Print a linked list backwards in constant space and linear time using recursion

Question

It seems to me like it should be possible to print a circular linked list backwards in constant space and linear time using recursion and tail-call-optimization. However, I am having difficulty due to trying to print the current element after making the recursive call. By inspecting the disassembly, I see that the function is being called and not jumped to. If I change it to print forwards instead of backwards, the function call is properly eliminated.

I have seen this related question, however I am specifically interested in solving it using recursion and TCO.

The code I am using:

#include <stdio.h>

struct node {
    int data;
    struct node *next;
};


void bar(struct node *elem, struct node *sentinel)
{
    if (elem->next == sentinel) {
        printf("%d\n", elem->data);
        return;
    }
    bar(elem->next, sentinel), printf("%d\n", elem->data);
}

int main(void)
{
    struct node e1, e2;
    e1.data = 1;
    e2.data = 2;
    e1.next = &e2;
    e2.next = &e1;
    bar(&e1, &e1);
    return 0;
}

and compiling with

    $ g++ -g -O3 -Wa,-alh test.cpp -o test.o

update: solved using Joni's answer with slight modifications for a circular list

void bar(struct node *curr, struct node *prev, struct node *sentinel,
    int pass)
{
    if (pass == 1) printf("%d\n", curr->data);
    if (pass > 1) return;
    if ((pass == 1) && (curr == sentinel))
        return;

    /* reverse current node */
    struct node *next = curr->next;
    curr->next = prev;

    if (next != sentinel) {
        /* tail call with current pass */
        bar(next, curr, sentinel, pass);
    } else if ((pass == 1) && (next == sentinel)) {
        /* make sure to print the last element */
        bar(next, curr, sentinel, pass);
    } else {
        /* end of list reached, go over list in reverse */
        bar(curr, prev, sentinel, pass+1);
    }
}

Answer 1

To benefit from tail-call optimization you have to reorganize the code. Here's one way to do it:

void bar(struct node *curr, struct node *prev, int pass)
{
    if (pass == 1) printf("%d\n", curr->data);
    if (pass > 1) return;

    /* reverse current node */
    struct node *next = curr->next;
    curr->next = prev;

    if (next) {
        /* tail call with current pass */
        bar(next, curr, pass);
    } else {
        /* end of list reached, go over list in reverse */
        bar(curr, NULL, pass+1);
    }
}

This function assumes that the end of the list is signaled by NULL. The list is traversed in two passes: first to reverse it in-place, second to print the elements and reverse it again. And, as far as I can tell, gcc -O3 does a tail-call optimization so the algorithm runs in constant space.

To call this function use:

bar(&e1, NULL, 0);

Answer 2

Update: this answer is misleading (please downvote it!), it's only true if you cannot modify the data structure.

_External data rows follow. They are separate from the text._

<file path="src/rtl/core/dtt_pkg.sv">
// Shared types and constants for the deadline timer table.
`timescale 1ns / 1ps
package dtt_pkg;

  localparam int unsigned TIME_W   = 32;
  localparam int unsigned WAIT_W   = 24;
  localparam int unsigned IN_ID_W  = 8;
  localparam int unsigned OUT_ID_W = 8;
  localparam int unsigned IN_DATA_W  = 64;
  localparam int unsigned OUT_DATA_W = 16;

  localparam logic [TIME_W-1:0] TIME_NONE = '1;

  typedef enum logic [1:0] {
    CMD_START   = 2'd0,
    CMD_COLLECT = 2'd1,
    CMD_CLEAR   = 2'd2,
    CMD_QUERY   = 2'd3
  } dtt_op_t;

  typedef enum logic [1:0] {
    ST_IDLE,
    ST_SCAN,
    ST_EVAL
  } dtt_state_t;

  typedef enum logic [1:0] {
    RES_START,
    RES_QUERY,
    RES_PEND,
    RES_EMPTY
  } dtt_res_t;

  // controller -> datapath
  typedef struct packed {
    logic     take;
    logic     scan;
    logic     emit;
    dtt_res_t res;
    logic     last;
    logic     arm_new;
    logic     rel_best;
    logic     close;
  } dtt_cmd_t;

  // datapath -> controller
  typedef struct packed {
    logic    scan_done;
    dtt_op_t op;
    logic    owner_match;
    logic    free_avail;
    logic    rel_ok;
    logic    pend_valid;
    logic    out_free;
  } dtt_stat_t;

endpackage

</file>
<file path="src/rtl/core/dtt_ctrl.sv">
// Controller state machine for the deadline timer table.
`timescale 1ns / 1ps
module dtt_ctrl (
  input  logic              clk,
  input  logic              rst_n,
  input  logic              in_tvalid,
  output logic              in_tready,
  input  dtt_pkg::dtt_stat_t stat,
  output dtt_pkg::dtt_cmd_t  cmd
);
  import dtt_pkg::*;

  dtt_state_t state_r, state_nxt;

  always_ff @(posedge clk) begin
    if (!rst_n) begin
      state_r <= ST_IDLE;
    end else begin
      state_r <= state_nxt;
    end
  end

  always_comb begin
    state_nxt = state_r;
    case (state_r)
      ST_IDLE: begin
        if (in_tvalid) state_nxt = ST_SCAN;
      end
      ST_SCAN: begin
        if (stat.scan_done) state_nxt = ST_EVAL;
      end
      ST_EVAL: begin
        if (stat.out_free) begin
          if ((stat.op inside {CMD_COLLECT, CMD_CLEAR}) && stat.rel_ok) begin
            state_nxt = ST_SCAN;
          end else begin
            state_nxt = ST_IDLE;
          end
        end
      end
      default: state_nxt = ST_IDLE;
    endcase
  end

  always_comb begin
    cmd       = '0;
    in_tready = 1'b0;
    case (state_r)
      ST_IDLE: begin
        in_tready = 1'b1;
        cmd.take  = in_tvalid;
        cmd.scan  = in_tvalid;
      end
      ST_EVAL: begin
        if (stat.out_free) begin
          case (stat.op)
            CMD_START: begin
              cmd.emit    = 1'b1;
              cmd.res     = RES_START;
              cmd.last    = 1'b1;
              cmd.arm_new = !stat.owner_match && stat.free_avail;
            end
            CMD_QUERY: begin
              cmd.emit = 1'b1;
              cmd.res  = RES_QUERY;
              cmd.last = 1'b1;
            end
            default: begin
              // a release is held back one scan so its last flag is known
              if (stat.pend_valid) begin
                cmd.emit = 1'b1;
                cmd.res  = RES_PEND;
                cmd.last = !stat.rel_ok;
              end else if (!stat.rel_ok) begin
                cmd.emit = 1'b1;
                cmd.res  = RES_EMPTY;
                cmd.last = 1'b1;
              end
              if (stat.rel_ok) begin
                cmd.rel_best = 1'b1;
                cmd.scan     = 1'b1;
              end else begin
                cmd.close = 1'b1;
              end
            end
          endcase
        end
      end
      default: begin
        cmd       = '0;
        in_tready = 1'b0;
      end
    endcase
  end

endmodule

</file>
<file path="src/rtl/core/dtt_dp.sv">
// Datapath: entry memory, table scan, timer state and result register.
`timescale 1ns / 1ps
module dtt_dp #(
  parameter int unsigned TABLE_DEPTH = 16,
  parameter int unsigned ID_BITS     = 8
) (
  input  logic                                clk,
  input  logic                                rst_n,
  input  logic [dtt_pkg::IN_DATA_W-1:0]       in_tdata,
  input  logic [1:0]                          in_tuser,
  input  dtt_pkg::dtt_cmd_t                   cmd,
  output dtt_pkg::dtt_stat_t                  stat,
  output logic                                out_tvalid,
  input  logic                                out_tready,
  output logic [dtt_pkg::OUT_DATA_W-1:0]      out_tdata,
  output logic                                out_tlast,
  output logic [0:0]                          out_tuser
);
  import dtt_pkg::*;

  localparam int unsigned AW    = $clog2(TABLE_DEPTH);
  localparam int unsigned CW    = $clog2(TABLE_DEPTH + 1);
  localparam int unsigned ENT_W = ID_BITS + 2 * TIME_W;
  localparam logic [CW-1:0] DEPTH_C = CW'(TABLE_DEPTH);

  // item registers
  dtt_op_t             op_r;
  logic [ID_BITS-1:0]  id_r;
  logic [WAIT_W-1:0]   wait_r;
  logic [TIME_W-1:0]   now_r;
  logic [IN_ID_W+ID_BITS-1:0] id_ext;

  // entry memory: {owner, deadline, order}
  logic [ENT_W-1:0]    mem [TABLE_DEPTH];
  logic [ENT_W-1:0]    rd_data_r;
  logic [TABLE_DEPTH-1:0] valid_r;

  // scan control
  logic [CW-1:0]       idx_r;
  logic                busy_r;
  logic                rd_vld_r;
  logic [AW-1:0]       rd_idx_r;
  logic                issue;
  logic                scan_done;

  // scan results
  logic                match_r;
  logic                found_r;
  logic [AW-1:0]       best_idx_r;
  logic [TIME_W-1:0]   best_dl_r;
  logic [TIME_W-1:0]   best_ord_r;
  logic [ID_BITS-1:0]  best_owner_r;

  logic [ID_BITS-1:0]  e_owner;
  logic [TIME_W-1:0]   e_dl;
  logic [TIME_W-1:0]   e_ord;
  logic                e_valid;
  logic                better;

  // timer state
  logic [TIME_W-1:0]   cnt_r;
  logic [TIME_W-1:0]   earliest_r;
  logic                pend_valid_r;
  logic [ID_BITS-1:0]  pend_id_r;
  logic [ID_BITS+OUT_ID_W-1:0] pend_ext;

  logic [TIME_W:0]     dl_sum;
  logic [TIME_W-1:0]   dl_new;
  logic [TIME_W-1:0]   early_arm;
  logic                free_avail;
  logic [AW-1:0]       free_idx;
  logic                rel_ok;

  // result register
  logic                out_valid_r;
  logic                o_has_r, o_last_r, o_acc_r, o_arm_r, o_ready_r;
  logic [OUT_ID_W-1:0] o_id_r;
  logic                r_has, r_acc, r_arm, r_ready;
  logic [OUT_ID_W-1:0] r_id;
  logic                out_free;

  assign id_ext = {{ID_BITS{1'b0}}, in_tdata[IN_ID_W-1:0]};

  always_ff @(posedge clk) begin
    if (cmd.take) begin
      op_r   <= dtt_op_t'(in_tuser);
      id_r   <= id_ext[ID_BITS-1:0];
      wait_r <= in_tdata[IN_ID_W +: WAIT_W];
      now_r  <= in_tdata[IN_ID_W+WAIT_W +: TIME_W];
    end
  end

  // saturating deadline
  assign dl_sum = {1'b0, now_r} + {{(TIME_W+1-WAIT_W){1'b0}}, wait_r};
  assign dl_new = dl_sum[TIME_W] ? TIME_NONE : dl_sum[TIME_W-1:0];

  always_comb begin
    free_avail = 1'b0;
    free_idx   = '0;
    for (int i = TABLE_DEPTH - 1; i >= 0; i--) begin
      if (!valid_r[i]) begin
        free_avail = 1'b1;
        free_idx   = AW'(i);
      end
    end
  end

  // scan: one entry read a cycle, data in the cycle after
  assign issue     = busy_r && (idx_r != DEPTH_C);
  assign scan_done = busy_r && (idx_r == DEPTH_C) && !rd_vld_r;

  always_ff @(posedge clk) begin
    if (!rst_n) begin
      busy_r   <= 1'b0;
      rd_vld_r <= 1'b0;
      idx_r    <= '0;
    end else begin
      rd_vld_r <= issue;
      if (cmd.scan) begin
        busy_r <= 1'b1;
        idx_r  <= '0;
      end else begin
        if (issue) idx_r <= idx_r + 1'b1;
        if (scan_done) busy_r <= 1'b0;
      end
    end
  end

  always_ff @(posedge clk) begin
    rd_idx_r  <= idx_r[AW-1:0];
    rd_data_r <= mem[idx_r[AW-1:0]];
    if (cmd.arm_new) begin
      mem[free_idx] <= {id_r, dl_new, cnt_r};
    end
  end

  assign e_owner = rd_data_r[ENT_W-1 -: ID_BITS];
  assign e_dl    = rd_data_r[2*TIME_W-1:TIME_W];
  assign e_ord   = rd_data_r[TIME_W-1:0];
  assign e_valid = rd_vld_r && valid_r[rd_idx_r];
  // smallest (deadline, start order) wins
  assign better  = e_valid && (!found_r || (e_dl < best_dl_r) ||
                   ((e_dl == best_dl_r) && (e_ord < best_ord_r)));

  always_ff @(posedge clk) begin
    if (!rst_n) begin
      match_r <= 1'b0;
      found_r <= 1'b0;
    end else if (cmd.scan) begin
      match_r <= 1'b0;
      found_r <= 1'b0;
    end else begin
      if (e_valid && (e_owner == id_r)) match_r <= 1'b1;
      if (better) found_r <= 1'b1;
    end
  end

  always_ff @(posedge clk) begin
    if (better) begin
      best_idx_r   <= rd_idx_r;
      best_dl_r    <= e_dl;
      best_ord_r   <= e_ord;
      best_owner_r <= e_owner;
    end
  end

  assign rel_ok = found_r && ((op_r == CMD_CLEAR) || (best_dl_r <= now_r));

  always_ff @(posedge clk) begin
    if (!rst_n) begin
      valid_r      <= '0;
      cnt_r        <= '0;
      earliest_r   <= TIME_NONE;
      pend_valid_r <= 1'b0;
    end else begin
      if (cmd.arm_new) begin
        valid_r[free_idx] <= 1'b1;
        cnt_r             <= cnt_r + 1'b1;
        earliest_r        <= early_arm;
      end
      if (cmd.rel_best) begin
        valid_r[best_idx_r] <= 1'b0;
        pend_valid_r        <= 1'b1;
      end else if (cmd.close) begin
        pend_valid_r <= 1'b0;
        // first entry left after a collect, none after a clear
        earliest_r   <= found_r ? best_dl_r : TIME_NONE;
      end
    end
  end

  always_ff @(posedge clk) begin
    if (cmd.rel_best) pend_id_r <= best_owner_r;
  end

  assign early_arm = (cmd.arm_new && (dl_new < earliest_r)) ? dl_new : earliest_r;
  assign pend_ext  = {{OUT_ID_W{1'b0}}, pend_id_r};

  always_comb begin
    r_has   = 1'b0;
    r_id    = '0;
    r_acc   = 1'b0;
    r_arm   = 1'b0;
    r_ready = 1'b0;
    case (cmd.res)
      RES_START: begin
        r_acc   = match_r || free_avail;
        r_arm   = match_r || free_avail;
        r_ready = early_arm < now_r;
      end
      RES_QUERY: begin
        r_arm   = match_r;
        r_ready = earliest_r < now_r;
      end
      RES_PEND: begin
        r_has = 1'b1;
        r_id  = pend_ext[OUT_ID_W-1:0];
      end
      default: begin
        r_has = 1'b0;
      end
    endcase
  end

  assign out_free = !out_valid_r || out_tready;

  always_ff @(posedge clk) begin
    if (!rst_n) begin
      out_valid_r <= 1'b0;
    end else if (cmd.emit) begin
      out_valid_r <= 1'b1;
    end else if (out_tready) begin
      out_valid_r <= 1'b0;
    end
  end

  always_ff @(posedge clk) begin
    if (cmd.emit) begin
      o_has_r   <= r_has;
      o_id_r    <= r_id;
      o_last_r  <= cmd.last;
      o_acc_r   <= r_acc;
      o_arm_r   <= r_arm;
      o_ready_r <= r_ready;
    end
  end

  assign out_tvalid = out_valid_r;
  assign out_tdata  = {{(OUT_DATA_W-OUT_ID_W-3){1'b0}}, o_ready_r, o_arm_r, o_acc_r, o_id_r};
  assign out_tlast  = o_last_r;
  assign out_tuser  = o_has_r;

  always_comb begin
    stat             = '0;
    stat.scan_done   = scan_done;
    stat.op          = op_r;
    stat.owner_match = match_r;
    stat.free_avail  = free_avail;
    stat.rel_ok      = rel_ok;
    stat.pend_valid  = pend_valid_r;
    stat.out_free    = out_free;
  end

endmodule

</file>
<file path="src/rtl/core/deadline_timer_table_core.sv">
// Top level of the deadline timer table: controller plus datapath, one request at a time.
// Scan: every table entry in turn, then an evaluate state that waits on a full output register.
// Start, query: one scan, then the result is registered in the evaluate state and the controller
//   returns to idle before it takes the next request.
// Collect, clear all with n owners released: n + 1 scans.
// Reset (synchronous, rst_n low) clears all valid bits, start order and earliest deadline.
`timescale 1ns / 1ps
module deadline_timer_table_core #(
  parameter int unsigned TABLE_DEPTH = 16,
  parameter int unsigned ID_BITS     = 8
) (
  input  logic                           clk,
  input  logic                           rst_n,
  input  logic                           in_tvalid,
  output logic                           in_tready,
  input  logic [dtt_pkg::IN_DATA_W-1:0]  in_tdata,   // owner_id[7:0], wait_ms[31:8], now_ms[63:32]
  input  logic [1:0]                     in_tuser,   // cmd[1:0]
  output logic                           out_tvalid,
  input  logic                           out_tready,
  output logic [dtt_pkg::OUT_DATA_W-1:0] out_tdata,  // released_id[7:0], accepted[8], armed[9],
                                                     // any_ready[10], zero[15:11]
  output logic                           out_tlast,  // last_of_run
  output logic [0:0]                     out_tuser   // has_owner[0]
);
  import dtt_pkg::*;

  dtt_cmd_t  cmd;
  dtt_stat_t stat;

  dtt_ctrl u_ctrl (
    .clk       (clk),
    .rst_n     (rst_n),
    .in_tvalid (in_tvalid),
    .in_tready (in_tready),
    .stat      (stat),
    .cmd       (cmd)
  );

  dtt_dp #(
    .TABLE_DEPTH (TABLE_DEPTH),
    .ID_BITS     (ID_BITS)
  ) u_dp (
    .clk        (clk),
    .rst_n      (rst_n),
    .in_tdata   (in_tdata),
    .in_tuser   (in_tuser),
    .cmd        (cmd),
    .stat       (stat),
    .out_tvalid (out_tvalid),
    .out_tready (out_tready),
    .out_tdata  (out_tdata),
    .out_tlast  (out_tlast),
    .out_tuser  (out_tuser)
  );

  a_arm_free: assert property (@(posedge clk) disable iff (!rst_n)
    cmd.arm_new |-> (stat.free_avail && !stat.owner_match))
    else $error("arming without a free slot or with owner already armed");

  a_rel_ok: assert property (@(posedge clk) disable iff (!rst_n)
    cmd.rel_best |-> (stat.rel_ok && !cmd.arm_new))
    else $error("release of an entry that is not due");

  a_busy_after_req: assert property (@(posedge clk) disable iff (!rst_n)
    (in_tvalid && in_tready) |=> !in_tready)
    else $error("new request taken while one is in flight");

  a_idle_no_pend: assert property (@(posedge clk) disable iff (!rst_n)
    in_tready |-> !stat.pend_valid)
    else $error("held release left behind at idle");

endmodule

</file>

It's impossible. Recursion and constant space are contradictory requirements in this task.

I understand you would like to use TCO, but you can't as you have extra work to do after the recursive call.

From wikipedia http://en.wikipedia.org/wiki/Tail_call:

In computer science, a tail call is a subroutine call that happens inside another procedure as its final action.